Neither is particularly easy, I'm afraid.
Michael Kay
http://www.saxonica.com/
> -----Original Message-----
> From: Christian Wittern [mailto:cwittern@xxxxxxxxx]
> Sent: 02 October 2007 09:05
> To: xsl-list@xxxxxxxxxxxxxxxxxxxxxx
> Subject: segmenting a paragraph
>
> Dear XSL-list readers,
>
> In trying to solve the following problem I am seeking your help:
> I want to segment paragraphs in a text, so that sentences are
> enclosed in a <s> element and within the sentences, words
> between interpunction are within <seg> elements.
>
> So far, I have been capturing the content of <p> in a string
> and then using two nested <xsl:analyze-string> blocks with
> regexes, which work nicely and do what I want. Now I
> discovered that there are <note> elements with additional
> markup in some paragraphs, which get lost in this process.
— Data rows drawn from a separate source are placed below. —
### src/rtl/counter_8_monitor.sv
// Monitors a counter_8 sample stream: flags wraps, jumps and hysteretic threshold
// crossings, and queues one event per sample for a valid/ready consumer.
module counter_8_monitor #(
    parameter int unsigned HYST       = 2,
    parameter int unsigned FIFO_DEPTH = 4
) (
    input  logic       clk,
    input  logic       rst,
    input  logic       in_valid,
    input  logic [7:0] y_in,
    input  logic       up_in,
    input  logic [7:0] threshold,
    output logic       evt_valid,
    input  logic       evt_ready,
    output logic [2:0] evt_code,
    output logic [7:0] evt_value,
    output logic       above,
    output logic [7:0] ovf_count,
    output logic [7:0] unf_count,
    output logic [7:0] drop_count
);

    localparam int unsigned PTR_W = (FIFO_DEPTH > 1) ? $clog2(FIFO_DEPTH) : 1;
    localparam int unsigned CNT_W = PTR_W + 1;
    localparam logic [CNT_W-1:0] FULL_CNT = CNT_W'(FIFO_DEPTH);

    localparam logic [2:0] EVT_NONE  = 3'd0;
    localparam logic [2:0] EVT_OVF   = 3'd1;
    localparam logic [2:0] EVT_UNF   = 3'd2;
    localparam logic [2:0] EVT_JUMP  = 3'd3;
    localparam logic [2:0] EVT_CUP   = 3'd4;
    localparam logic [2:0] EVT_CDOWN = 3'd5;

    typedef enum logic {
        ST_BELOW = 1'b0,
        ST_ABOVE = 1'b1
    } state_e;

    typedef struct packed {
        logic [2:0] code;
        logic [7:0] value;
    } evt_t;

    state_e           state_q, state_d;
    logic [7:0]       prev_q, prev_d;
    logic             primed_q, primed_d;
    logic [7:0]       ovf_q, ovf_d;
    logic [7:0]       unf_q, unf_d;
    logic [7:0]       drop_q, drop_d;
    logic [PTR_W-1:0] wr_q, wr_d;
    logic [PTR_W-1:0] rd_q, rd_d;
    logic [CNT_W-1:0] cnt_q, cnt_d;
    evt_t             mem_q [FIFO_DEPTH];

    logic [7:0] delta;
    logic [8:0] thr_lo;
    logic       thr_lo_ok;
    logic       is_ovf, is_unf, is_jump, cross_up, cross_dn;
    logic       push, pop, push_ok;
    evt_t       new_evt;
    evt_t       head;

    // Sample classification, hysteresis FSM, event selection and queue control
    always_comb begin
        state_d  = state_q;
        prev_d   = prev_q;
        primed_d = primed_q;
        ovf_d    = ovf_q;
        unf_d    = unf_q;
        drop_d   = drop_q;
        wr_d     = wr_q;
        rd_d     = rd_q;
        cnt_d    = cnt_q;
        new_evt  = '0;
        push     = 1'b0;

        delta     = y_in - prev_q;
        thr_lo    = {1'b0, threshold} - 9'(HYST);
        thr_lo_ok = {1'b0, threshold} > 9'(HYST);
        is_ovf    = primed_q && (prev_q == 8'hFF) && (y_in == 8'h00) && up_in;
        is_unf    = primed_q && (prev_q == 8'h00) && (y_in == 8'hFF) && !up_in;
        is_jump   = primed_q && !is_ovf && !is_unf &&
                    (delta != 8'h00) && (delta != 8'h01) && (delta != 8'hFF);
        cross_up  = (state_q == ST_BELOW) && (y_in >= threshold);
        cross_dn  = (state_q == ST_ABOVE) && thr_lo_ok && ({1'b0, y_in} < thr_lo);

        if (in_valid) begin
            prev_d   = y_in;
            primed_d = 1'b1;
            if (is_ovf && ovf_q != 8'hFF) ovf_d = ovf_q + 8'd1;
            if (is_unf && unf_q != 8'hFF) unf_d = unf_q + 8'd1;
            if (cross_up) state_d = ST_ABOVE;
            if (cross_dn) state_d = ST_BELOW;

            new_evt.value = y_in;
            if (is_ovf)        new_evt.code = EVT_OVF;
            else if (is_unf)   new_evt.code = EVT_UNF;
            else if (is_jump)  new_evt.code = EVT_JUMP;
            else if (cross_up) new_evt.code = EVT_CUP;
            else if (cross_dn) new_evt.code = EVT_CDOWN;
            else               new_evt.code = EVT_NONE;
            push = (new_evt.code != EVT_NONE);
        end

        // A full queue still accepts a push when the head leaves in the same cycle
        pop     = (cnt_q != '0) && evt_ready;
        push_ok = push && ((cnt_q != FULL_CNT) || pop);
        if (push && !push_ok && drop_q != 8'hFF) drop_d = drop_q + 8'd1;

        if (push_ok) wr_d = wr_q + PTR_W'(1);
        if (pop)     rd_d = rd_q + PTR_W'(1);
        case ({push_ok, pop})
            2'b10:   cnt_d = cnt_q + CNT_W'(1);
            2'b01:   cnt_d = cnt_q - CNT_W'(1);
            default: cnt_d = cnt_q;
        endcase
    end

    always_ff @(posedge clk) begin
        if (rst) begin
            state_q  <= ST_BELOW;
            prev_q   <= 8'h00;
            primed_q <= 1'b0;
            ovf_q    <= 8'h00;
            unf_q    <= 8'h00;
            drop_q   <= 8'h00;
            wr_q     <= '0;
            rd_q     <= '0;
            cnt_q    <= '0;
        end else begin
            state_q  <= state_d;
            prev_q   <= prev_d;
            primed_q <= primed_d;
            ovf_q    <= ovf_d;
            unf_q    <= unf_d;
            drop_q   <= drop_d;
            wr_q     <= wr_d;
            rd_q     <= rd_d;
            cnt_q    <= cnt_d;
        end
    end

    // Event storage
    always_ff @(posedge clk) begin
        if (rst) begin
            for (int unsigned i = 0; i < FIFO_DEPTH; i++) mem_q[i] <= '0;
        end else if (push_ok) begin
            mem_q[wr_q] <= new_evt;
        end
    end

    assign head       = mem_q[rd_q];
    assign evt_valid  = (cnt_q != '0);
    assign evt_code   = evt_valid ? head.code  : 3'd0;
    assign evt_value  = evt_valid ? head.value : 8'd0;
    assign above      = (state_q == ST_ABOVE);
    assign ovf_count  = ovf_q;
    assign unf_count  = unf_q;
    assign drop_count = drop_q;

endmodule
> However, I really want to leave these notes alone, as they are. So:
>
> <p>Some text. Some more text, with a comma. <note>This
> stuff, how boring</note></p>
>
> should look like:
>
> <p><s><seg>Some text.</seg></s><s><seg>Some more
> text,</seg><seg> with a comma.</seg></s><note>This stuff, how
> boring</note></p>
>
> I wonder how I tell the processor to leave the note stuff alone?
>
> Any help appreciated,
>
> Christian
>
> --
> Christian Wittern
> Institute for Research in Humanities, Kyoto University
> 47 Higashiogura-cho, Kitashirakawa, Sakyo-ku, Kyoto 606-8265, JAPAN
|